• [EXERCISE DIRECTIONS] Find the lines in the records that carry the word "layout". Copy each one.

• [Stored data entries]
== v15 ==
==> flow/design.v (excerpt) <==
module LED_flow(
  input      i_clk,                     
  input      i_rst_n,                   
  input      pause,                     
  output reg [6:0] keyboard_val,        
  output reg [7:0] keyboard             
 );
clock: 11.7 ns
lec_check: 0
abc_area: 0
cap_margin: 20
core_margin: 2
core_utilization: 72
place_density: 0.35
setup_slack_margin: 2.05
slew_margin: 20
run.sh (not shown) runs the stock make flow with config.mk's settings and CLKGATE_MAP_FILE=.
The log for v15 ends in 3_5_place_dp with error DPL-0038, so the run never completed.
For v8, these inputs were changed with respect to v15:
Settings: removing SETUP_SLACK_MARGIN (formerly 2.05); changing CORE_UTILIZATION from 72 to 51; changing ABC_AREA from 0 to 1; changing PLACE_DENSITY from 0.35 to 0.6; changing the clock period (ns, I/O delays scaled along) from 11.7 to 18.9.
==> comparison <==
- Completing all stages was not enough for v8: its layout failed the final checks because of setup timing.
- As the logs show, v15 stopped at 3_5_place_dp after a tool error, so it never reached the end of the flow.
- Initial standard-cell utilization of the core on v8 is down relative to v15.
- v8 ends up with lower area share of xor/xnor cells in the synthesized design than v15 does.
- Going from v15 to v8, yosys-reported design area after synthesis rose about 0.6%, synthesized area per cell decreased 0.94 um2, instance count of the mapped netlist now sits higher, number of cell rows picked up an extra 19%.
Modified inputs, v57 compared to v8
Settings: SETUP_SLACK_MARGIN newly set to 3.95; PLACE_DENSITY removed (was 0.6); CORE_UTILIZATION changed from 51 to 56; ABC_AREA removed (was 1); the clock period (ns, I/O delays scaled along) changed from 18.9 to 13.5.
Results
From the logs: v57 reached the end of the flow and failed the layout checks with setup timing. Synthesized cell count down 676 in v57 wrt v8. Buffering overhead for v57: 2.5 points up relative to v8. | global-route usage | lower: v8 |. For global-route wire length before repair, dividing the value from v57 by the value from v8 gives 1.4. Max freq v8 -> v57: improved. In v57, the width of the chip came out about 5% below the value in v8. Relative to v8, highest fanout seen on the critical path decreased by 1 in v57. Of the two values seen for capturing element of the worst setup path, keyboard_val[0] was produced by v8 and keyboard_val[3] by v57.
Input changes introduced in v26 (baseline for comparison: v57):
Settings: CORE_UTILIZATION changed from 56 to 64; SETUP_SLACK_MARGIN removed (was 3.95).
--- outcome ---
v26 -> v57: mapped cell area flat. v26 — area of the core about 13% lower, v57 as reference. v57 finished every stage; the final checks, however, were not passed, the failures being setup timing. v26 never completed; the flow aborted with a tool error in 4_1_cts. For synthesized instance count, v26 and v57 come out practically identical.

* * *

v25:
The RTL this note starts from:
==> flow/design.v <==
`timescale 1ns / 1ps
module LED_flow(
  input      i_clk,                     
  input      i_rst_n,                   
  input      pause,                     
  output reg [6:0] keyboard_val,        
  output reg [7:0] keyboard             
 );
reg [1:0] cnt2;                         
reg [3:0] flag;                         
reg [23:0] flag_time;                   
reg key_clk_sec;                        
reg key_clk_sec_d;
reg [1:0] cnt;                          
reg key_clk_d;
wire key_clk  = cnt[1];                 
wire sec_tick = key_clk_sec & ~key_clk_sec_d;
wire scan_tick = key_clk & ~key_clk_d;
always @ (posedge i_clk)
   begin
     if (i_rst_n) begin
         cnt <= 2'd0;
         cnt2 <= 2'd0;
         key_clk_sec <= 1'b0;
         key_clk_sec_d <= 1'b0;
         key_clk_d <= 1'b0;
     end else begin
         cnt <= cnt + 1'b1;
         cnt2 <= (cnt2 + 1'b1) % 2'd3;
         if(cnt2 < 2'd1)
             key_clk_sec <= 1'b1;
         else
             key_clk_sec <= 1'b0;
         key_clk_sec_d <= key_clk_sec;
         key_clk_d <= key_clk;
     end
   end
always @ (posedge i_clk)
  begin
    if (i_rst_n)
        flag_time <= 24'b0;
    else if(sec_tick && !pause)
        flag_time <= (flag_time + 1'b1) % 24'd8640000;
  end
always @ (posedge i_clk)
  if (i_rst_n) begin
    flag <= 4'd0;
    keyboard <= 8'b1111_1111;
    keyboard_val <= 7'b1111111;
  end else if (scan_tick)
  begin
    flag <= (flag + 1'b1) % 4'd8;
    case(flag)
       4'h0:begin
                keyboard <= 8'b0111_1111;    
                case((flag_time / 19'd360000) / 4'd10)
                4'd0:keyboard_val <= 7'b0000001;
                4'd1:keyboard_val <= 7'b1001111;
                4'd2:keyboard_val <= 7'b0010010;
                4'd3:keyboard_val <= 7'b0000110;
                4'd4:keyboard_val <= 7'b1001100;
                4'd5:keyboard_val <= 7'b0100100;
                4'd6:keyboard_val <= 7'b0100000;
                4'd7:keyboard_val <= 7'b0001111;
                4'd8:keyboard_val <= 7'b0000000;
                4'd9:keyboard_val <= 7'b0001100;
                endcase
            end
       4'h1:begin
                keyboard <= 8'b1011_1111;    
                case((flag_time / 19'd360000) % 4'd10)
                4'd0:keyboard_val <= 7'b0000001;
                4'd1:keyboard_val <= 7'b1001111;
                4'd2:keyboard_val <= 7'b0010010;
                4'd3:keyboard_val <= 7'b0000110;
                4'd4:keyboard_val <= 7'b1001100;
                4'd5:keyboard_val <= 7'b0100100;
                4'd6:keyboard_val <= 7'b0100000;
                4'd7:keyboard_val <= 7'b0001111;
                4'd8:keyboard_val <= 7'b0000000;
                4'd9:keyboard_val <= 7'b0001100;
                endcase
            end
       4'h2:begin
                keyboard <= 8'b1101_1111;    
                case(((flag_time / 13'd6000) % 6'd60) / 4'd10)
                4'd0:keyboard_val <= 7'b0000001;
                4'd1:keyboard_val <= 7'b1001111;
                4'd2:keyboard_val <= 7'b0010010;
                4'd3:keyboard_val <= 7'b0000110;
                4'd4:keyboard_val <= 7'b1001100;
                4'd5:keyboard_val <= 7'b0100100;
                4'd6:keyboard_val <= 7'b0100000;
                4'd7:keyboard_val <= 7'b0001111;
                4'd8:keyboard_val <= 7'b0000000;
                4'd9:keyboard_val <= 7'b0001100;
                endcase
            end
       4'h3:begin
                keyboard <= 8'b1110_1111;    
                case(((flag_time / 13'd6000) % 6'd60) % 4'd10)
                4'd0:keyboard_val <= 7'b0000001;
                4'd1:keyboard_val <= 7'b1001111;
                4'd2:keyboard_val <= 7'b0010010;
                4'd3:keyboard_val <= 7'b0000110;
                4'd4:keyboard_val <= 7'b1001100;
                4'd5:keyboard_val <= 7'b0100100;
                4'd6:keyboard_val <= 7'b0100000;
                4'd7:keyboard_val <= 7'b0001111;
                4'd8:keyboard_val <= 7'b0000000;
                4'd9:keyboard_val <= 7'b0001100;
                endcase
            end
       4'h4:begin
                keyboard <= 8'b1111_0111;    
                case(((flag_time / 7'd100) % 6'd60) / 4'd10)
                4'd0:keyboard_val <= 7'b0000001;
                4'd1:keyboard_val <= 7'b1001111;
                4'd2:keyboard_val <= 7'b0010010;
                4'd3:keyboard_val <= 7'b0000110;
                4'd4:keyboard_val <= 7'b1001100;
                4'd5:keyboard_val <= 7'b0100100;
                4'd6:keyboard_val <= 7'b0100000;
                4'd7:keyboard_val <= 7'b0001111;
                4'd8:keyboard_val <= 7'b0000000;
                4'd9:keyboard_val <= 7'b0001100;
                endcase
            end
       4'h5:begin
                keyboard <= 8'b1111_1011;    
                case(((flag_time / 7'd100) % 6'd60) % 4'd10)
                4'd0:keyboard_val <= 7'b0000001;
                4'd1:keyboard_val <= 7'b1001111;
                4'd2:keyboard_val <= 7'b0010010;
                4'd3:keyboard_val <= 7'b0000110;
                4'd4:keyboard_val <= 7'b1001100;
                4'd5:keyboard_val <= 7'b0100100;
                4'd6:keyboard_val <= 7'b0100000;
                4'd7:keyboard_val <= 7'b0001111;
                4'd8:keyboard_val <= 7'b0000000;
                4'd9:keyboard_val <= 7'b0001100;
                endcase
            end
       4'h6:begin
                keyboard <= 8'b1111_1101;    
                case((flag_time % 7'd100)/4'd10)
                4'd0:keyboard_val <= 7'b0000001;
                4'd1:keyboard_val <= 7'b1001111;
                4'd2:keyboard_val <= 7'b0010010;
                4'd3:keyboard_val <= 7'b0000110;
                4'd4:keyboard_val <= 7'b1001100;
                4'd5:keyboard_val <= 7'b0100100;
                4'd6:keyboard_val <= 7'b0100000;
                4'd7:keyboard_val <= 7'b0001111;
                4'd8:keyboard_val <= 7'b0000000;
                4'd9:keyboard_val <= 7'b0001100;
                endcase
            end
       4'h7:begin
                keyboard <= 8'b1111_1110;    
                case(flag_time % 4'd10)
                4'd0:keyboard_val <= 7'b0000001;
                4'd1:keyboard_val <= 7'b1001111;
                4'd2:keyboard_val <= 7'b0010010;
                4'd3:keyboard_val <= 7'b0000110;
                4'd4:keyboard_val <= 7'b1001100;
                4'd5:keyboard_val <= 7'b0100100;
                4'd6:keyboard_val <= 7'b0100000;
                4'd7:keyboard_val <= 7'b0001111;
                4'd8:keyboard_val <= 7'b0000000;
                4'd9:keyboard_val <= 7'b0001100;
                endcase
            end
    endcase
  end
endmodule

• [EXERCISE ANSWER]
- Completing all stages was not enough for v8: its layout failed the final checks because of setup timing.
From the logs: v57 reached the end of the flow and failed the layout checks with setup timing. Synthesized cell count down 676 in v57 wrt v8. Buffering overhead for v57: 2.5 points up relative to v8. | global-route usage | lower: v8 |. For global-route wire length before repair, dividing the value from v57 by the value from v8 gives 1.4. Max freq v8 -> v57: improved. In v57, the width of the chip came out about 5% below the value in v8. Relative to v8, highest fanout seen on the critical path decreased by 1 in v57. Of the two values seen for capturing element of the worst setup path, keyboard_val[0] was produced by v8 and keyboard_val[3] by v57.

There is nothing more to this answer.